Inform the business owner or source departments about all records that were removed as part of the final data migration or due to validation errors so that data can be corrected and re-imported.
- ckanext-canada (this repository)
- PD yaml files are read by ckanext-recombinant and used to generate most of the pages, tables, triggers and metadata shown.
- add+edit forms use form snippets from ckanext-scheming and validation enforced by datastore triggers. They are currently part of the ckanext-canada extension but should be moved into ckanext-recombinant or another reusable extension once the trigger-validation pattern becomes standardized
- datatable preview is part of ckanext-canada because this code predates the datatables view feature that is now part of ckan.
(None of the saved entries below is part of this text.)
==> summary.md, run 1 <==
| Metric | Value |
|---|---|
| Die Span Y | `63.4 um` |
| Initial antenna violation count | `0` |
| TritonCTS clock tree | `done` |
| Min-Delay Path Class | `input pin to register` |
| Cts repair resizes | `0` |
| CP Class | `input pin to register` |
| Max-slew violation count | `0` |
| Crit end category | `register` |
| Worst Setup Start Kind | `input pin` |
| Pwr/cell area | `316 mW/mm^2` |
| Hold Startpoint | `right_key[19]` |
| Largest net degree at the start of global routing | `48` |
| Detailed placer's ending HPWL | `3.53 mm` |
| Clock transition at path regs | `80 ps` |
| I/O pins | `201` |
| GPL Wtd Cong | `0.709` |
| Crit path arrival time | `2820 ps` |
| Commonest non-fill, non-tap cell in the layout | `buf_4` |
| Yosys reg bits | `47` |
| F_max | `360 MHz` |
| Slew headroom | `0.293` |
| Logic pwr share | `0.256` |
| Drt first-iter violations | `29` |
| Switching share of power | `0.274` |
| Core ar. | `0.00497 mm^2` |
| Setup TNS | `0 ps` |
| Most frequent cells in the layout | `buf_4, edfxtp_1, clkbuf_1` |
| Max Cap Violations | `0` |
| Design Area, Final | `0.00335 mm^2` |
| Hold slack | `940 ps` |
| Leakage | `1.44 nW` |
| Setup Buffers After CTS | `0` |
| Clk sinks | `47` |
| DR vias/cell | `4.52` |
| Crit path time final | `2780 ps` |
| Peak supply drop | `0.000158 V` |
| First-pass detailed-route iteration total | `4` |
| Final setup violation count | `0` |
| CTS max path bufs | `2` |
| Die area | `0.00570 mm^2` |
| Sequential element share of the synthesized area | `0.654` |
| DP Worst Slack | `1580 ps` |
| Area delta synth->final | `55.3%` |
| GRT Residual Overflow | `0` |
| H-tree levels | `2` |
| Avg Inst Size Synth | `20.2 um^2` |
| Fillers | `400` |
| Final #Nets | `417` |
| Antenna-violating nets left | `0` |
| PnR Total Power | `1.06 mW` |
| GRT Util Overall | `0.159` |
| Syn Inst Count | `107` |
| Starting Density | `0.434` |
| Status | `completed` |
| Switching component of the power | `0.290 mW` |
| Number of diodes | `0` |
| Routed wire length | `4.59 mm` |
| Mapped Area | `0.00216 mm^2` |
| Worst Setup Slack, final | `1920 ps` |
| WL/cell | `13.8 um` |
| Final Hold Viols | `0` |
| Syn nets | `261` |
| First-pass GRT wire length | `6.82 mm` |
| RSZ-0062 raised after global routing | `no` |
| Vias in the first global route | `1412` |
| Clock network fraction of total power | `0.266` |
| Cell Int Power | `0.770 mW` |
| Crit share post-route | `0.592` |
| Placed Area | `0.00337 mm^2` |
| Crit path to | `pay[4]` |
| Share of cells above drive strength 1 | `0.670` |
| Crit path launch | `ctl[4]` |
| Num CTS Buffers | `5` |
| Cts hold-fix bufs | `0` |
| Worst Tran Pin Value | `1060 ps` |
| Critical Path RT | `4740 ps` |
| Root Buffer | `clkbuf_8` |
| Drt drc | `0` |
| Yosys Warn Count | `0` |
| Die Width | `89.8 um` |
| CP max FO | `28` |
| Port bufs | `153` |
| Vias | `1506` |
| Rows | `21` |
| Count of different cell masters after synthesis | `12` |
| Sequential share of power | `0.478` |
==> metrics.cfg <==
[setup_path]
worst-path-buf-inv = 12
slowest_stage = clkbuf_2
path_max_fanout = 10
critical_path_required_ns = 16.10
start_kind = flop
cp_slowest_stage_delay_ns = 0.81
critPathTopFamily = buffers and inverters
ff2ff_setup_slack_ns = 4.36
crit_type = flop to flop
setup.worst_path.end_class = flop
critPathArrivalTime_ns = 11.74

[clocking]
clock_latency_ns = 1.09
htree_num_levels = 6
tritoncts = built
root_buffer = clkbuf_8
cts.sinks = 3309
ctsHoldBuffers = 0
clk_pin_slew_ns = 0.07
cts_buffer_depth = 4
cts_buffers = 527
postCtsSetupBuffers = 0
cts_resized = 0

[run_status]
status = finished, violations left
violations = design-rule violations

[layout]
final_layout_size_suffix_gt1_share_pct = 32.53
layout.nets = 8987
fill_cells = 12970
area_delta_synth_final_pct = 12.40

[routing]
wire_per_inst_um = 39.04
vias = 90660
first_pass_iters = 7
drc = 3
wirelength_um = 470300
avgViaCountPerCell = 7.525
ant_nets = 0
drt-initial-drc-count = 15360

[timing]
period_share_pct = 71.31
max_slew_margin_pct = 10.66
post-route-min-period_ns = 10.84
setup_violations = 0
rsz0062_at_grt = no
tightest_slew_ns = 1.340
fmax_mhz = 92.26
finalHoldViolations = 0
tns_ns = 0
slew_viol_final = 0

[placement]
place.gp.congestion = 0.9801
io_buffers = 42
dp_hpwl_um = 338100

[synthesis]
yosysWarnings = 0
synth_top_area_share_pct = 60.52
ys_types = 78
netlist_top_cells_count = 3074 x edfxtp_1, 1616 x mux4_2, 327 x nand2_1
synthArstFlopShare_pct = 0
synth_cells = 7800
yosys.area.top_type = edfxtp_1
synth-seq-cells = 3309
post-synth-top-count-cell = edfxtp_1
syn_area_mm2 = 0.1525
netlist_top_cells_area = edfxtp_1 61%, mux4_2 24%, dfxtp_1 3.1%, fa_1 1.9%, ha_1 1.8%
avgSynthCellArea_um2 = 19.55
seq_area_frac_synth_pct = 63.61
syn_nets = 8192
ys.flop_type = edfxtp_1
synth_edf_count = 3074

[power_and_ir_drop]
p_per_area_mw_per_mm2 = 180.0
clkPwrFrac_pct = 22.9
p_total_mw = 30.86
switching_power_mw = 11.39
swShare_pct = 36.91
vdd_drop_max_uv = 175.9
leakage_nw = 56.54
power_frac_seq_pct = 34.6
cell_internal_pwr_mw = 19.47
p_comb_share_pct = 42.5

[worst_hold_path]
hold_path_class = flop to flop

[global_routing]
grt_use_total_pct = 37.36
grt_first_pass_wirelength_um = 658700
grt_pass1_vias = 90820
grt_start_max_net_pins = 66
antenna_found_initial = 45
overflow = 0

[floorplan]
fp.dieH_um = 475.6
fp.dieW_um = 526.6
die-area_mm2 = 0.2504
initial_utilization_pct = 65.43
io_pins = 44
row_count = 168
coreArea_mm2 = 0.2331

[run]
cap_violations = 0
`src/jvc_pkg.sv`:
```
`timescale 1ns / 1ps
`default_nettype none

package jvc_pkg;

  // Configuration register indexes, taken from paddr[4:2].
  typedef logic [2:0] jvc_reg_idx_t;
  localparam jvc_reg_idx_t REG_ADC_CENTER    = 3'd0;
  localparam jvc_reg_idx_t REG_ADC_HALF_SPAN = 3'd1;
  localparam jvc_reg_idx_t REG_DEAD_ZONE     = 3'd2;
  localparam jvc_reg_idx_t REG_FWD_SPEED_MAX = 3'd3;
  localparam jvc_reg_idx_t REG_SIDE_SPEED_MAX = 3'd4;
  localparam jvc_reg_idx_t REG_TURN_SPEED_MAX = 3'd5;
  localparam jvc_reg_idx_t REG_DEBOUNCE_TICKS = 3'd6;
  localparam jvc_reg_idx_t REG_IDLE_LIMIT_MS = 3'd7;

  // Register reset values.
  localparam logic [11:0] RST_ADC_CENTER    = 12'd2048;
  localparam logic [11:0] RST_ADC_HALF_SPAN = 12'd2048;
  localparam logic [14:0] RST_DEAD_ZONE     = 15'd1638;
  localparam logic [15:0] RST_SPEED_MAX     = 16'd256;
  localparam logic [7:0]  RST_DEBOUNCE      = 8'd5;
  localparam logic [31:0] RST_IDLE_LIMIT    = 32'd500;

  // Q1.15 full scale and the activity threshold on the Q1.15 x Q8.8 product.
  // A product magnitude above this equals a speed above 0.01 in real units.
  localparam logic [15:0] ONE_Q15    = 16'h8000;
  localparam logic [31:0] ACT_THRESH = 32'd83886;

  // Status of the serial divider as seen by the sequencer.
  typedef struct packed {
    logic busy;
    logic done;
  } jvc_div_stat_t;

endpackage

`default_nettype wire

```
`src/jvc_ifs.sv`:
```
`timescale 1ns / 1ps
`default_nettype none

// Joystick sample channel.
interface jvc_in_if #(
  parameter int ADC_BITS = 12
);
  logic                valid;
  logic                ready;
  logic [ADC_BITS-1:0] stick_x;
  logic [ADC_BITS-1:0] stick_y;
  logic                left_pressed;
  logic                right_pressed;
  logic [31:0]         time_ms;

  modport source (output valid, stick_x, stick_y, left_pressed, right_pressed, time_ms,
                  input ready);
  modport sink (input valid, stick_x, stick_y, left_pressed, right_pressed, time_ms,
                output ready);
endinterface

// Velocity command channel.
interface jvc_out_if;
  logic               valid;
  logic               ready;
  logic signed [16:0] speed_x;
  logic signed [16:0] speed_y;
  logic signed [16:0] speed_yaw;
  logic               command_valid;

  modport source (output valid, speed_x, speed_y, speed_yaw, command_valid, input ready);
  modport sink (input valid, speed_x, speed_y, speed_yaw, command_valid, output ready);
endinterface

`default_nettype wire

```
`src/jvc_divider.sv`:
```
`timescale 1ns / 1ps
`default_nettype none

// Restoring divider, one quotient bit per cycle. The dividend is the
// magnitude shifted left by 15, so the quotient is the Q1.15 ratio.
module jvc_divider #(
  parameter int ADC_BITS = 12
) (
  input  wire                             clk,
  input  wire                             rst_n,
  input  wire                             start,
  input  wire [ADC_BITS-1:0]              mag,
  input  wire [11:0]                      divisor,
  output logic [ADC_BITS+14:0]            quotient,
  output jvc_pkg::jvc_div_stat_t          stat
);
  import jvc_pkg::*;

  localparam int NB   = ADC_BITS + 15;
  localparam int CNTW = $clog2(NB + 1);
  localparam logic [CNTW-1:0] NB_CNT = CNTW'(NB);

  logic [NB-1:0]   quo_r;
  logic [11:0]     rem_r;
  logic [11:0]     div_r;
  logic [CNTW-1:0] cnt_r;
  logic            done_r;

  logic [12:0] trial;
  logic [12:0] diff;
  logic        fits;

  // One restoring step: bring in the next dividend bit and try a subtract.
  assign trial = {rem_r, quo_r[NB-1]};
  assign diff  = trial - {1'b0, div_r};
  assign fits  = trial >= {1'b0, div_r};

  always_ff @(posedge clk) begin
    if (!rst_n) begin
      cnt_r  <= '0;
      done_r <= 1'b0;
    end else begin
      done_r <= 1'b0;
      if (start) begin
        quo_r <= {mag, 15'd0};
        rem_r <= '0;
        div_r <= divisor;
        cnt_r <= NB_CNT;
      end else if (cnt_r != '0) begin
        quo_r <= {quo_r[NB-2:0], fits};
        rem_r <= fits ? diff[11:0] : trial[11:0];
        cnt_r <= cnt_r - 1'b1;
        if (cnt_r == CNTW'(1)) begin
          done_r <= 1'b1;
        end
      end
    end
  end

  assign quotient  = quo_r;
  assign stat.busy = (cnt_r != '0);
  assign stat.done = done_r;

endmodule

`default_nettype wire

```
`src/jvc_debounce.sv`:
```
`timescale 1ns / 1ps
`default_nettype none

// Count-based debouncer: the level flips after enough consecutive differing
// samples, and a sample equal to the level clears the count.
module jvc_debounce #(
  parameter int COUNT_BITS = 8
) (
  input  wire        clk,
  input  wire        rst_n,
  input  wire        en,
  input  wire        raw,
  input  wire [7:0]  ticks,
  output logic       level
);
  localparam int LW = (COUNT_BITS + 1 > 8) ? COUNT_BITS + 1 : 8;
  localparam logic [LW-1:0] CNT_MAX = LW'((1 << COUNT_BITS) - 1);

  logic                  level_r;
  logic [COUNT_BITS-1:0] cnt_r;
  logic [LW-1:0]         ticks_ext;
  logic [LW-1:0]         limit;
  logic [LW-1:0]         cnt_ext;
  logic [LW-1:0]         cnt_inc;

  // The flip threshold is capped at what the counter can hold.
  assign ticks_ext = LW'(ticks);
  assign limit     = (ticks_ext < CNT_MAX) ? ticks_ext : CNT_MAX;
  assign cnt_ext   = LW'(cnt_r);
  assign cnt_inc   = cnt_ext + 1'b1;

  always_ff @(posedge clk) begin
    if (!rst_n) begin
      level_r <= 1'b0;
      cnt_r   <= '0;
    end else if (en) begin
      if (raw == level_r) begin
        cnt_r <= '0;
      end else if (cnt_ext < limit) begin
        if (cnt_inc >= limit) begin
          level_r <= raw;
          cnt_r   <= '0;
        end else begin
          cnt_r <= cnt_inc[COUNT_BITS-1:0];
        end
      end
    end
  end

  assign level = level_r;

endmodule

`default_nettype wire

```
`src/joystick_velocity_conditioner.sv`:
```
`timescale 1ns / 1ps
`default_nettype none

// Channel   Direction  Handshake        Payload
// in_ch     sink       valid / ready    stick_x, stick_y, left_pressed, right_pressed, time_ms
// out_ch    source     valid / ready    speed_x, speed_y, speed_yaw, command_valid
// APB       slave      psel / penable   paddr, pwdata, prdata (pready tied high)
//
// A sample passes from acceptance to a loaded result through two serial divisions of
// ADC_BITS+15 steps each, two multiply states and a load state. in_ch.ready is high
// only while the sequencer is idle, so a new sample is accepted only after the previous
// result has been loaded into the output register.
// A waiting result does not block the next sample; a new result waits until the old is taken.
// rst_n is synchronous and active low; restores register defaults and clears control state.
module joystick_velocity_conditioner #(
  parameter int ADC_BITS   = 12,
  parameter int COUNT_BITS = 8
) (
  input  wire          clk,
  input  wire          rst_n,
  jvc_in_if.sink       in_ch,
  jvc_out_if.source    out_ch,
  input  wire          psel,
  input  wire          penable,
  input  wire          pwrite,
  input  wire [4:0]    paddr,
  input  wire [31:0]   pwdata,
  output logic [31:0]  prdata,
  output logic         pready
);
  import jvc_pkg::*;

  localparam int QW = ADC_BITS + 15;
  localparam int CW = (ADC_BITS < 12) ? ADC_BITS : 12;

  typedef enum logic [2:0] {
    S_IDLE,
    S_DIVX,
    S_DIVY,
    S_MULX,
    S_MULY,
    S_FIN
  } state_t;

  // Configuration registers.
  logic [11:0] adc_center_r;
  logic [11:0] adc_half_span_r;
  logic [14:0] dead_zone_r;
  logic [15:0] fwd_max_r;
  logic [15:0] side_max_r;
  logic [15:0] turn_max_r;
  logic [7:0]  debounce_r;
  logic [31:0] idle_limit_r;

  // Sequencer and datapath registers.
  state_t              state_r;
  logic [ADC_BITS-1:0] stick_y_r;
  logic [31:0]         now_r;
  logic [31:0]         last_active_r;
  logic                sign_x_r;
  logic                sign_y_r;
  logic [15:0]         nmag_x_r;
  logic [15:0]         nmag_y_r;
  logic [31:0]         prod_x_r;
  logic [31:0]         prod_y_r;

  // Output register.
  logic               out_valid_r;
  logic signed [16:0] speed_x_r;
  logic signed [16:0] speed_y_r;
  logic signed [16:0] speed_yaw_r;
  logic               cmd_valid_r;

  logic                in_acc;
  logic                cfg_wr;
  logic [ADC_BITS-1:0] raw_sel;
  logic [ADC_BITS-1:0] center_m;
  logic                diff_neg;
  logic [ADC_BITS-1:0] diff_mag;
  logic [11:0]         divisor;
  logic                div_start;
  logic [QW-1:0]       quotient;
  jvc_div_stat_t       div_stat;
  logic [15:0]         nmag;
  logic [15:0]         mul_a;
  logic [15:0]         mul_b;
  logic [31:0]         mul_p;
  logic                left_level;
  logic                right_level;
  logic                active;
  logic                timed_out;
  logic [31:0]         idle_gap;
  logic signed [16:0]  vx;
  logic signed [16:0]  vy;
  logic signed [16:0]  vyaw;
  logic                out_free;

  assign in_acc = in_ch.valid && in_ch.ready;
  assign cfg_wr = psel && penable && pwrite && pready;

  // Register writes.
  always_ff @(posedge clk) begin
    if (!rst_n) begin
      adc_center_r    <= RST_ADC_CENTER;
      adc_half_span_r <= RST_ADC_HALF_SPAN;
      dead_zone_r     <= RST_DEAD_ZONE;
      fwd_max_r       <= RST_SPEED_MAX;
      side_max_r      <= RST_SPEED_MAX;
      turn_max_r      <= RST_SPEED_MAX;
      debounce_r      <= RST_DEBOUNCE;
      idle_limit_r    <= RST_IDLE_LIMIT;
    end else if (cfg_wr) begin
      case (jvc_reg_idx_t'(paddr[4:2]))
        REG_ADC_CENTER:     adc_center_r    <= pwdata[11:0];
        REG_ADC_HALF_SPAN:  adc_half_span_r <= pwdata[11:0];
        REG_DEAD_ZONE:      dead_zone_r     <= pwdata[14:0];
        REG_FWD_SPEED_MAX:  fwd_max_r       <= pwdata[15:0];
        REG_SIDE_SPEED_MAX: side_max_r      <= pwdata[15:0];
        REG_TURN_SPEED_MAX: turn_max_r      <= pwdata[15:0];
        REG_DEBOUNCE_TICKS: debounce_r      <= pwdata[7:0];
        REG_IDLE_LIMIT_MS:  idle_limit_r    <= pwdata;
        default: ;
      endcase
    end
  end

  // Register readback.
  always_comb begin
    case (jvc_reg_idx_t'(paddr[4:2]))
      REG_ADC_CENTER:     prdata = 32'(adc_center_r);
      REG_ADC_HALF_SPAN:  prdata = 32'(adc_half_span_r);
      REG_DEAD_ZONE:      prdata = 32'(dead_zone_r);
      REG_FWD_SPEED_MAX:  prdata = 32'(fwd_max_r);
      REG_SIDE_SPEED_MAX: prdata = 32'(side_max_r);
      REG_TURN_SPEED_MAX: prdata = 32'(turn_max_r);
      REG_DEBOUNCE_TICKS: prdata = 32'(debounce_r);
      REG_IDLE_LIMIT_MS:  prdata = idle_limit_r;
      default:            prdata = '0;
    endcase
  end

  assign pready = 1'b1;

  // Axis offset from center: X comes straight from the channel at acceptance,
  // Y from the captured sample when the X division finishes.
  assign raw_sel  = (state_r == S_IDLE) ? in_ch.stick_x : stick_y_r;
  assign center_m = ADC_BITS'(adc_center_r[CW-1:0]);
  assign diff_neg = raw_sel < center_m;
  assign diff_mag = diff_neg ? (center_m - raw_sel) : (raw_sel - center_m);

  // A zero half span divides by one, and the clamp then saturates.
  assign divisor   = (adc_half_span_r == 12'd0) ? 12'd1 : adc_half_span_r;
  assign div_start = (state_r == S_IDLE && in_acc) || (state_r == S_DIVX && div_stat.done);

  jvc_divider #(
    .ADC_BITS (ADC_BITS)
  ) u_div (
    .clk      (clk),
    .rst_n    (rst_n),
    .start    (div_start),
    .mag      (diff_mag),
    .divisor  (divisor),
    .quotient (quotient),
    .stat     (div_stat)
  );

  // Dead zone, then clamp to full scale.
  always_comb begin
    if (quotient < QW'(dead_zone_r)) begin
      nmag = '0;
    end else if (quotient > QW'(ONE_Q15)) begin
      nmag = ONE_Q15;
    end else begin
      nmag = quotient[15:0];
    end
  end

  // Shared multiplier, used once per axis.
  assign mul_a = (state_r == S_MULX) ? nmag_x_r : nmag_y_r;
  assign mul_b = (state_r == S_MULX) ? fwd_max_r : side_max_r;
  assign mul_p = mul_a * mul_b;

  // Button debouncers advance once per accepted sample.
  jvc_debounce #(
    .COUNT_BITS (COUNT_BITS)
  ) u_db_left (
    .clk   (clk),
    .rst_n (rst_n),
    .en    (in_acc),
    .raw   (in_ch.left_pressed),
    .ticks (debounce_r),
    .level (left_level)
  );

  jvc_debounce #(
    .COUNT_BITS (COUNT_BITS)
  ) u_db_right (
    .clk   (clk),
    .rst_n (rst_n),
    .en    (in_acc),
    .raw   (in_ch.right_pressed),
    .ticks (debounce_r),
    .level (right_level)
  );

  // Final speeds, activity and idle timeout.
  always_comb begin
    vx = {1'b0, prod_x_r[30:15]};
    if (sign_x_r) begin
      vx = -vx;
    end
    vy = {1'b0, prod_y_r[30:15]};
    if (!sign_y_r) begin
      vy = -vy;
    end
    if (left_level && !right_level) begin
      vyaw = -$signed({1'b0, turn_max_r});
    end else if (right_level && !left_level) begin
      vyaw = $signed({1'b0, turn_max_r});
    end else begin
      vyaw = '0;
    end
  end

  assign active    = (prod_x_r > ACT_THRESH) || (prod_y_r > ACT_THRESH) ||
                     (left_level != right_level);
  assign idle_gap  = now_r - last_active_r;
  assign timed_out = !active && (idle_gap > idle_limit_r);
  assign out_free  = !out_valid_r || out_ch.ready;

  // Sequencer, datapath and output register.
  always_ff @(posedge clk) begin
    if (!rst_n) begin
      state_r       <= S_IDLE;
      out_valid_r   <= 1'b0;
      last_active_r <= '0;
    end else begin
      if (out_ch.ready && state_r != S_FIN) begin
        out_valid_r <= 1'b0;
      end
      case (state_r)
        S_IDLE: begin
          if (in_acc) begin
            sign_x_r  <= diff_neg;
            stick_y_r <= in_ch.stick_y;
            now_r     <= in_ch.time_ms;
            state_r   <= S_DIVX;
          end
        end
        S_DIVX: begin
          if (div_stat.done) begin
            nmag_x_r <= nmag;
            sign_y_r <= diff_neg;
            state_r  <= S_DIVY;
          end
        end
        S_DIVY: begin
          if (div_stat.done) begin
            nmag_y_r <= nmag;
            state_r  <= S_MULX;
          end
        end
        S_MULX: begin
          prod_x_r <= mul_p;
          state_r  <= S_MULY;
        end
        S_MULY: begin
          prod_y_r <= mul_p;
          state_r  <= S_FIN;
        end
        S_FIN: begin
          if (out_free) begin
            out_valid_r <= 1'b1;
            speed_x_r   <= timed_out ? '0 : vx;
            speed_y_r   <= timed_out ? '0 : vy;
            speed_yaw_r <= timed_out ? '0 : vyaw;
            cmd_valid_r <= active;
            if (active) begin
              last_active_r <= now_r;
            end
            state_r <= S_IDLE;
          end
        end
        default: state_r <= S_IDLE;
      endcase
    end
  end

  assign in_ch.ready          = (state_r == S_IDLE);
  assign out_ch.valid         = out_valid_r;
  assign out_ch.speed_x       = speed_x_r;
  assign out_ch.speed_y       = speed_y_r;
  assign out_ch.speed_yaw     = speed_yaw_r;
  assign out_ch.command_valid = cmd_valid_r;

  // An accepted sample keeps the block busy on the next cycle.
  a_busy_after_accept: assert property (@(posedge clk) disable iff (!rst_n)
    in_acc |=> !in_ch.ready)
    else $error("sample accepted while previous one still in work");

  // The divider finishes only while the sequencer waits for it.
  a_div_done_state: assert property (@(posedge clk) disable iff (!rst_n)
    div_stat.done |-> (state_r == S_DIVX || state_r == S_DIVY))
    else $error("divider finished outside a division state");

  // While a division state is current, the divider is running or finishing.
  a_div_running: assert property (@(posedge clk) disable iff (!rst_n)
    (state_r == S_DIVX || state_r == S_DIVY) |-> (div_stat.busy || div_stat.done))
    else $error("division state with an idle divider");

  // A pending result is never overwritten.
  a_hold_result: assert property (@(posedge clk) disable iff (!rst_n)
    (state_r == S_FIN && out_valid_r && !out_ch.ready) |=> (state_r == S_FIN))
    else $error("result loaded over an untaken one");

  // Normalized magnitudes never exceed full scale.
  a_norm_clamped: assert property (@(posedge clk) disable iff (!rst_n)
    (state_r == S_MULX) |-> (nmag_x_r <= ONE_Q15 && nmag_y_r <= ONE_Q15))
    else $error("normalized axis beyond full scale");

endmodule

`default_nettype wire

```
`src/flat_wrapper.sv`:
```
// flat-port wrapper written by rule: the top's interface ports become plain ports
module joystick_velocity_conditioner_flat import jvc_pkg::*;
#(
  parameter int ADC_BITS   = 12,
  parameter int COUNT_BITS = 8
)
  (clk, rst_n, psel, penable, pwrite, paddr, pwdata, prdata, pready, in_ch_valid, in_ch_stick_x, in_ch_stick_y, in_ch_left_pressed, in_ch_right_pressed, in_ch_time_ms, in_ch_ready, out_ch_valid, out_ch_speed_x, out_ch_speed_y, out_ch_speed_yaw, out_ch_command_valid, out_ch_ready);
  jvc_in_if #(.ADC_BITS(ADC_BITS)) in_ch_i ();
  jvc_out_if out_ch_i ();
  input  wire clk;
  input  wire rst_n;
  input  wire psel;
  input  wire penable;
  input  wire pwrite;
  input  wire [4:0] paddr;
  input  wire [31:0] pwdata;
  output logic [31:0] prdata;
  output logic pready;
  input wire logic [$bits(in_ch_i.valid)-1:0] in_ch_valid;
  input wire logic [$bits(in_ch_i.stick_x)-1:0] in_ch_stick_x;
  input wire logic [$bits(in_ch_i.stick_y)-1:0] in_ch_stick_y;
  input wire logic [$bits(in_ch_i.left_pressed)-1:0] in_ch_left_pressed;
  input wire logic [$bits(in_ch_i.right_pressed)-1:0] in_ch_right_pressed;
  input wire logic [$bits(in_ch_i.time_ms)-1:0] in_ch_time_ms;
  output wire logic [$bits(in_ch_i.ready)-1:0] in_ch_ready;
  output wire logic [$bits(out_ch_i.valid)-1:0] out_ch_valid;
  output wire logic [$bits(out_ch_i.speed_x)-1:0] out_ch_speed_x;
  output wire logic [$bits(out_ch_i.speed_y)-1:0] out_ch_speed_y;
  output wire logic [$bits(out_ch_i.speed_yaw)-1:0] out_ch_speed_yaw;
  output wire logic [$bits(out_ch_i.command_valid)-1:0] out_ch_command_valid;
  input wire logic [$bits(out_ch_i.ready)-1:0] out_ch_ready;
  assign in_ch_i.valid = in_ch_valid;
  assign in_ch_i.stick_x = in_ch_stick_x;
  assign in_ch_i.stick_y = in_ch_stick_y;
  assign in_ch_i.left_pressed = in_ch_left_pressed;
  assign in_ch_i.right_pressed = in_ch_right_pressed;
  assign in_ch_i.time_ms = in_ch_time_ms;
  assign in_ch_ready = in_ch_i.ready;
  assign out_ch_valid = out_ch_i.valid;
  assign out_ch_speed_x = out_ch_i.speed_x;
  assign out_ch_speed_y = out_ch_i.speed_y;
  assign out_ch_speed_yaw = out_ch_i.speed_yaw;
  assign out_ch_command_valid = out_ch_i.command_valid;
  assign out_ch_i.ready = out_ch_ready;
  joystick_velocity_conditioner #(.ADC_BITS(ADC_BITS), .COUNT_BITS(COUNT_BITS)) u_core (.clk(clk), .rst_n(rst_n), .in_ch(in_ch_i), .out_ch(out_ch_i), .psel(psel), .penable(penable), .pwrite(pwrite), .paddr(paddr), .pwdata(pwdata), .prdata(prdata), .pready(pready));
endmodule
```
It should be removed from here so we can use the ckan datatable view instead
- filter scripts cover all the business logic required to "clean" PD data before it is released to the public. a Makefile is used to extract raw CSV data, make backups, run these filters and publish CSV data
- ckanext-recombinant
- XLSX data dictionary
- reference lists
- API docs
- schema json
- delete form
- XLSX template UL/DL
- combine command
- ckan
- datastore API
- datastore triggers
- datastore tables
- dataset metadata
- CSV files
- raw CSV data
- nightly backups
- published CSV data
- deplane
- data element profile
- ogc_search
- advanced search
The "Suggest a Dataset" feature integrates CKAN with both Drupal and Django Search.
-
Submit Suggestion: The process begins with external public users submitting the Suggest a Dataset form on Drupal. As a result of submission, a new node of content type
suggested_dataset
is created by the webform handler. -
Moderate Suggestion: A registered user with role
comment_moderator
on Drupal updates and/or adds translation to the suggested dataset. The user may also choose to delete the suggestion if it is not relevant or a duplicate. Once translation is added, the user publishes the suggestion. -
Nightly Cron: A number of cron jobs are responsible for cross-integration.
- Suggested datasets are exported from Drupal as a CSV using a cron hook
- The exported CSV is used to load suggested datasets in the Registry
- Next, the status updates for all suggested datasets is exported from the Registry in a JSON file using
ckanapi search datasets q=type:prop include_private=true
- New status updates are compared with existing status updates in the Solr index and emails are sent out to external public users for any new status updates
- New status updates exported as JSON are loaded into to the Solr index
-
Provide status updates: Registry users can view a list of suggested datasets for their organization and can provide an update on progress.
-
Search suggested datasets: External public users can search a list of suggested datasets. Each suggested dataset has a details page which shows all the status updates for a suggestion. Users can vote on a suggestion or add comments. The votes and comments are stored in Drupal.